“The dress is for sale. I’m not.” Diana, Indecent Proposal (source: IMDB)
I got an interesting thread from Hacker News this week. The title: “Proposition HN: I will pay $8000 for you to build your side-project/MVP“. The premise is simple, here’s the original post:
Investors/Incubators over-estimate their ability to pick good ideas/startups.
An MVP built by a lone, but talented techie is almost as likely to turn into something ‘successful’ as a startup on angellist that has: 4 founders, 9 advisors, 13 press releases, 600 followers, etc
Most freelancers will not build and/or follow-through with their ideas, because they perceive their opportunity cost to be too high.
HackerNews has a decent number of talented freelancers with good ideas.
Based on these premises, I present The Proposition [Version 1.0]:
I’ll pay you $5000 to build the MVP of that idea you’ve been kicking around in your head for the last year. Once you’re done (ideally within 2 months), you can go back to earning your full potential. At this point, I’ll take over and spend an additional $3000 to acquire enough users/customers for us to evaluate the project’s likelihood of success. We split the resulting company 50-50, as equal co-founders.“
The person who submitted the proposal decided to stay anonymous under the username Hmexx, but provided a contact email and a started a blog detailing his plan going forward (gathering proposals and interviewing applicants in 3 weeks). This novel approach attracted 373 comments and an interesting post from Chris Yeh, which I encourage you to read if you have time.
Putting the accuracy of the premises aside (freelancers don’t act on their own ideas and so on), the “HN Proposition” triggered a lively discussion amongst startup friends in London. At the heart of this co-founder “indecent proposal,” is the co-founder relationship and the value of an idea.
The co-founder relationship is critical in the long term, way after the MVP. There are many considerations for choosing a co-founder for a startup, and writing a relatively small cheque is not necessarily it. What happens in the future is more important, and having a 50/50 partnership with someone who isn’t involved in the startup’s day-to-day will hinder its chances of raising future funding. Don’t get me wrong – a 50/50 split between two genuine co-founders, working side-by-side could work out great, but in this case “buying” 50% of the startup’s equity for $8,000 is essentially buying at a significant discount. Let’s run some simple benchmark numbers. Ycombinator, for example, will invest between $14,000-$20,000 per team for 6-8% of equity. That gives startups who accept the Ycombinator terms, an implied valuation of $150,000-$250,000. The HN proposal gives an implied valuation of $16,000. That’s quite a gap!

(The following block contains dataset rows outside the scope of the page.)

==> v27 <==
==> flow/design.v <==
module float_adder(
    input   clk,
    input   rst,
    input   [31:0]  x,
    input   [31:0]  y,
    output  reg [31:0]  z,
    output  reg [1:0]   overflow  
);
    reg [24:0] m_x, m_y, m_z;
    reg [27:0] m_x_ext, m_y_ext, m_z_ext;
    reg [7:0] e_x, e_y, e_z;
    reg [2:0] s_x, s_y, s_z;
    reg [2:0] state_now;
    parameter S_start = 3'b000;
    parameter S_align = 3'b001;
    parameter S_add = 3'b010;
    parameter S_normal = 3'b011;
    parameter S_overflow = 3'b100;
    parameter S_zerocheck = 3'b101;
    parameter S_IDLE = 3'b110;
    wire [5:0] shift_bit;
    FHB32 fhb32_x(
        .x({4'b0, m_z_ext}),
        .high_bit(shift_bit)
    );
    always @(posedge clk or negedge rst) begin
        if (!rst) begin
            state_now <= S_start;
        end
        else begin
            case(state_now)
                S_start: begin
                    if ((x[30:23] == 8'd255 && x[22:0] != 0) || (y[30:23] == 8'd255 && y[22:0] != 0))
                        state_now <= S_overflow;
                    else if ((x[30:23] == 8'd255 && x[22:0] == 0) || (y[30:23] == 8'd255 && y[22:0] == 0))
                        state_now <= S_overflow;
                    else
                        state_now <= S_zerocheck;
                end
                S_zerocheck: begin
                    if ((m_x[22:0] == 0 && e_x == 8'b0) || (m_y[22:0] == 0 && e_y == 8'b0))
                        state_now <= S_overflow;
                    else
                        state_now <= S_align;
                end
                S_align: state_now <= S_add;
                S_add: begin
                    if (s_x != s_y && m_x_ext == m_y_ext)
                        state_now <= S_overflow;
                    else
                        state_now <= S_normal;
                end
                S_normal: state_now <= S_overflow;
                default: state_now <= S_IDLE;
            endcase
        end
    end
    always @(posedge clk) begin
        case(state_now)
            S_start: begin
                e_x <= x[30:23];
                e_y <= y[30:23];
                m_x <= {2'b01, x[22:0]};  
                m_y <= {2'b01, y[22:0]};
                s_x <= {2'b0, x[31]};
                s_y <= {2'b0, y[31]};
                if ((x[30:23] == 8'd255 && x[22:0] != 0) || (y[30:23] == 8'd255 && y[22:0] != 0)) begin
                    overflow <= 2'b11;
                    s_z <= 3'd1;
                    e_z <= 8'd255;
                    m_z <= 25'h7fffff;
                end
                else if ((x[30:23] == 8'd255 && x[22:0] == 0) || (y[30:23] == 8'd255 && y[22:0] == 0)) begin
                    overflow <= 2'b11;
                    s_z <= {2'b0, x[31]};
                    e_z <= 8'd255;
                    if ((x[30:23] == 8'd255 && x[22:0] == 0) && (y[30:23] == 8'd255 && y[22:0] == 0) && x[31] != y[31]) begin
                        m_z <= 25'h7fffff;
                    end else begin
                        m_z <= 25'b0;
                    end
                end
                else begin
                    overflow <= 2'b00;
                end
            end
            S_zerocheck: begin
                if (m_x[22:0] == 0 && e_x == 8'b0) begin
                    s_z <= s_y;
                    e_z <= e_y;
                    m_z <= m_y;
                end
                else if (m_y[22:0] == 0 && e_y == 8'b0) begin
                    s_z <= s_x;
                    e_z <= e_x;
                    m_z <= m_x;
                end
            end
            S_align: begin
                if (e_x == e_y) begin
                    e_z <= e_x;
                    m_x_ext <= {m_x[23:0], 3'b0};
                    m_y_ext <= {m_y[23:0], 3'b0};
                end else if (e_x < e_y) begin
                    e_z <= e_y;
                    m_x_ext <= {m_x >> (e_y - e_x), 3'b0};
                    m_y_ext <= {m_y[23:0], 3'b0};
                end else begin
                    e_z <= e_x;
                    m_x_ext <= {m_x[23:0], 3'b0};
                    m_y_ext <= {m_y >> (e_x - e_y), 3'b0};
                end
            end
            S_add: begin
                if (s_x == s_y) begin
                    m_z_ext <= m_x_ext + m_y_ext;
                    s_z <= s_x;
                end else begin
                    if (m_x_ext < m_y_ext) begin
                        m_z_ext <= m_y_ext - m_x_ext;
                        s_z <= s_y;
                    end else if (m_x_ext > m_y_ext) begin
                        m_z_ext <= m_x_ext - m_y_ext;
                        s_z <= s_x;
                    end else begin
                        m_z <= 25'd0;
                        e_z <= 8'd0;
                        s_z <= 3'd0;
                    end
                end
            end
            S_normal: begin
                if (m_z_ext[27] == 1'b1) begin
                    if (e_z == 8'd254) begin
                        s_z <= s_x;
                        e_z <= 8'd255;
                        m_z <= 0;
                        overflow <= 2'b01;
                    end else begin
                        m_z <= {1'b0, m_z_ext[26:4]};
                        e_z <= e_z + 8'b1;
                    end
                end else begin
                    if (m_z_ext[26] == 1'b0 && e_z >= 1) begin
                        m_z <= (m_z_ext << (6'd26 - shift_bit)) >> 3;
                        e_z <= e_z + shift_bit - 6'd26;
                    end
                    else begin
                        m_z <= m_z_ext[27:3];
                    end
                end
            end
            S_overflow: begin
                z <= {s_z[0], e_z[7:0], m_z[22:0]};
            end
            default: ;
        endcase
    end
endmodule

Hmexx packaged it brilliantly, but the developer who accepts his offer could be easily fooled into giving up a huge chunk of his ownership.
On the alternative investment side, people brought up the Germany-based HckFwd, an investment vehicle for developers founded by Lars Hinrichs, founder of Xing. Developers (the program is intended for technical cofounders only) who pass the careful filtering process (see their “Blueprint” pdf) receive the HckFwd Offer, which includes a year of salary (up tp €191,000 for 3 co-founders for 30% of the equity – 27% for HckFwd and 3% reserved for advisors), office space, legal and accounting advice and mentorship from a network of entrepreneurs to build their MVP and get traction. If the startup requires additional funding (ideally), HckFwd makes the necessary introductions.

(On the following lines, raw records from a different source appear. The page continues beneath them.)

Design TNS_dec_33, start of the top module:
module TNS_dec_33(
    input wire clk,
    input wire rst_n,
    input wire [32:0] codein,
    output reg [30 - 1 : 0] dataout
    );
Size: ~1100 cells after synthesis, ~30 flip-flops, ~65 I/O pins, about 10000 µm² of cells after synthesis.
Settings: LEC_CHECK=0, ABC_AREA=1, CAP_MARGIN=20, CELL_PAD_IN_SITES_DETAIL_PLACEMENT=1, CORE_ASPECT_RATIO=0.92, CORE_MARGIN=2, CORE_UTILIZATION=40, HOLD_SLACK_MARGIN=0.26, MAX_ROUTING_LAYER=met4, SLEW_MARGIN=20; clock period 8.32 ns.
run.sh (not shown) runs the stock make flow with config.mk's settings and CLKGATE_MAP_FILE=.
Then changed:
Settings changed: CAP_MARGIN 20 to 0, CORE_MARGIN 2 to 9, GPL_ROUTABILITY_DRIVEN from default to 0, GPL_TIMING_DRIVEN from default to 1, SETUP_SLACK_MARGIN from default to 1.54, SLEW_MARGIN 20 to 30.
Clock period 8.32 ns to 11.8 ns, I/O delays scaled along.
Non-clock buffer count shrinks by 17.
Via count is about the same.
Then changed:
Settings changed: CAP_MARGIN 0 to 20, CELL_PAD_IN_SITES_DETAIL_PLACEMENT 1 to default, CORE_ASPECT_RATIO 0.92 to default, CORE_MARGIN 9 to 2, CORE_UTILIZATION 40 to 25, GPL_ROUTABILITY_DRIVEN 0 to default, GPL_TIMING_DRIVEN 1 to default, HOLD_SLACK_MARGIN 0.26 to default, MAX_ROUTING_LAYER met4 to default, SETUP_SLACK_MARGIN 1.54 to default, SLEW_MARGIN 30 to 20.
Clock period 11.8 ns to 8.8 ns, I/O delays scaled along.
Outcome: The new run finished with timing, DRC and antenna clean; flip-flop count stays the same; first-iteration DRC count rises by 2.5%; routed wire length fell by 8.7%; cell area rises by 2.8%; worst setup slack got worse by 2.2 ns; utilization came out lower by 17 points; area after synthesis stays the same; global-route usage falls by 6.2 points; synthesized cell count stays the same; non-clock buffer count increases by 7.

Setup of lane 1:
Starting RTL as in the previous note.
Design TNS_dec_33, start of the top module:
module TNS_dec_33(
    input wire clk,
    input wire rst_n,
    input wire [32:0] codein,
    output reg [30 - 1 : 0] dataout
    );
clock: 4.89 ns
lec_check: 0
abc_area: 1
cap_margin: 30
core_margin: 2
core_utilization: 68
hold_slack_margin: 0.3
setup_slack_margin: -0.38
slew_margin: 20
Lane 1: flow complete, layout not clean; failing: negative setup slack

This promotional video for HckFwd says it all:
The veteran of this ‘startup factory’ model in the valley is Idealab, Bill Gross’s California-based “startup factory.” Started in 1996, Idealab has formed and operated more than 75 companies, the most successful of the bunch being Overture, which sold to Yahoo for $1.6 billion in 2003 and the likes of eToys, NetZero, CitySearch and others. Apart from this “services and capabilities” document, there’s no statement on the terms for investment, though sources told me it’s about 50% equity for a small investment, office space, legal and accounting services (including patents).

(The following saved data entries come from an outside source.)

==> flow/design.v <==
`timescale 1ns / 1ps
module cla_slice_part(g,p,a,b);
 input a, b;
 output g;  
 output p;  
 assign g = a & b;
 assign p = a ^ b;
endmodule
module CarryPropagateGenerateUnit( g,p,a,b);
	input  [15:0] a,b;
	output [15:0] g,p;
	cla_slice_part s0(g[0],p[0],a[0],b[0]);
	cla_slice_part s1(g[1],p[1],a[1],b[1]);
	cla_slice_part s2(g[2],p[2],a[2],b[2]);
	cla_slice_part s3(g[3],p[3],a[3],b[3]);
	cla_slice_part s4(g[4],p[4],a[4],b[4]);
	cla_slice_part s5(g[5],p[5],a[5],b[5]);
	cla_slice_part s6(g[6],p[6],a[6],b[6]);
	cla_slice_part s7(g[7],p[7],a[7],b[7]);
	cla_slice_part s8(g[8],p[8],a[8],b[8]);
	cla_slice_part s9(g[9],p[9],a[9],b[9]);
	cla_slice_part s10(g[10],p[10],a[10],b[10]);
	cla_slice_part s11(g[11],p[11],a[11],b[11]);
	cla_slice_part s12(g[12],p[12],a[12],b[12]);
	cla_slice_part s13(g[13],p[13],a[13],b[13]);
	cla_slice_part s14(g[14],p[14],a[14],b[14]);
	cla_slice_part s15(g[15],p[15],a[15],b[15]);
endmodule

More recent Startup”Labs” such as ChurnLabs (started March 2011 according to this TC post) and Milk, Kevin Rose’s lab following his departure from Digg, seem to have attracted attention but failed to create a hit and eventually closed down.
In conclusion, it seems that while the cost of creating a startup has significantly declined, and the barriers to entry enable literally almost anyone to start a technology startup, there’s no substitute for the passion, focus and attention of the founding team and it’s unlikely to be artificially produced in a “Lab” environment or by simply providing a small amount of capital. Success is more likely to come from the sweat equity co-founders earn, the evolvement of ideas over a period of time and the magic element of serendipity, which increases by being part of an active startup community. Ultimately, the results are up to developers – would you accept the HN Proposition to build that idea you’ve been dreaming about?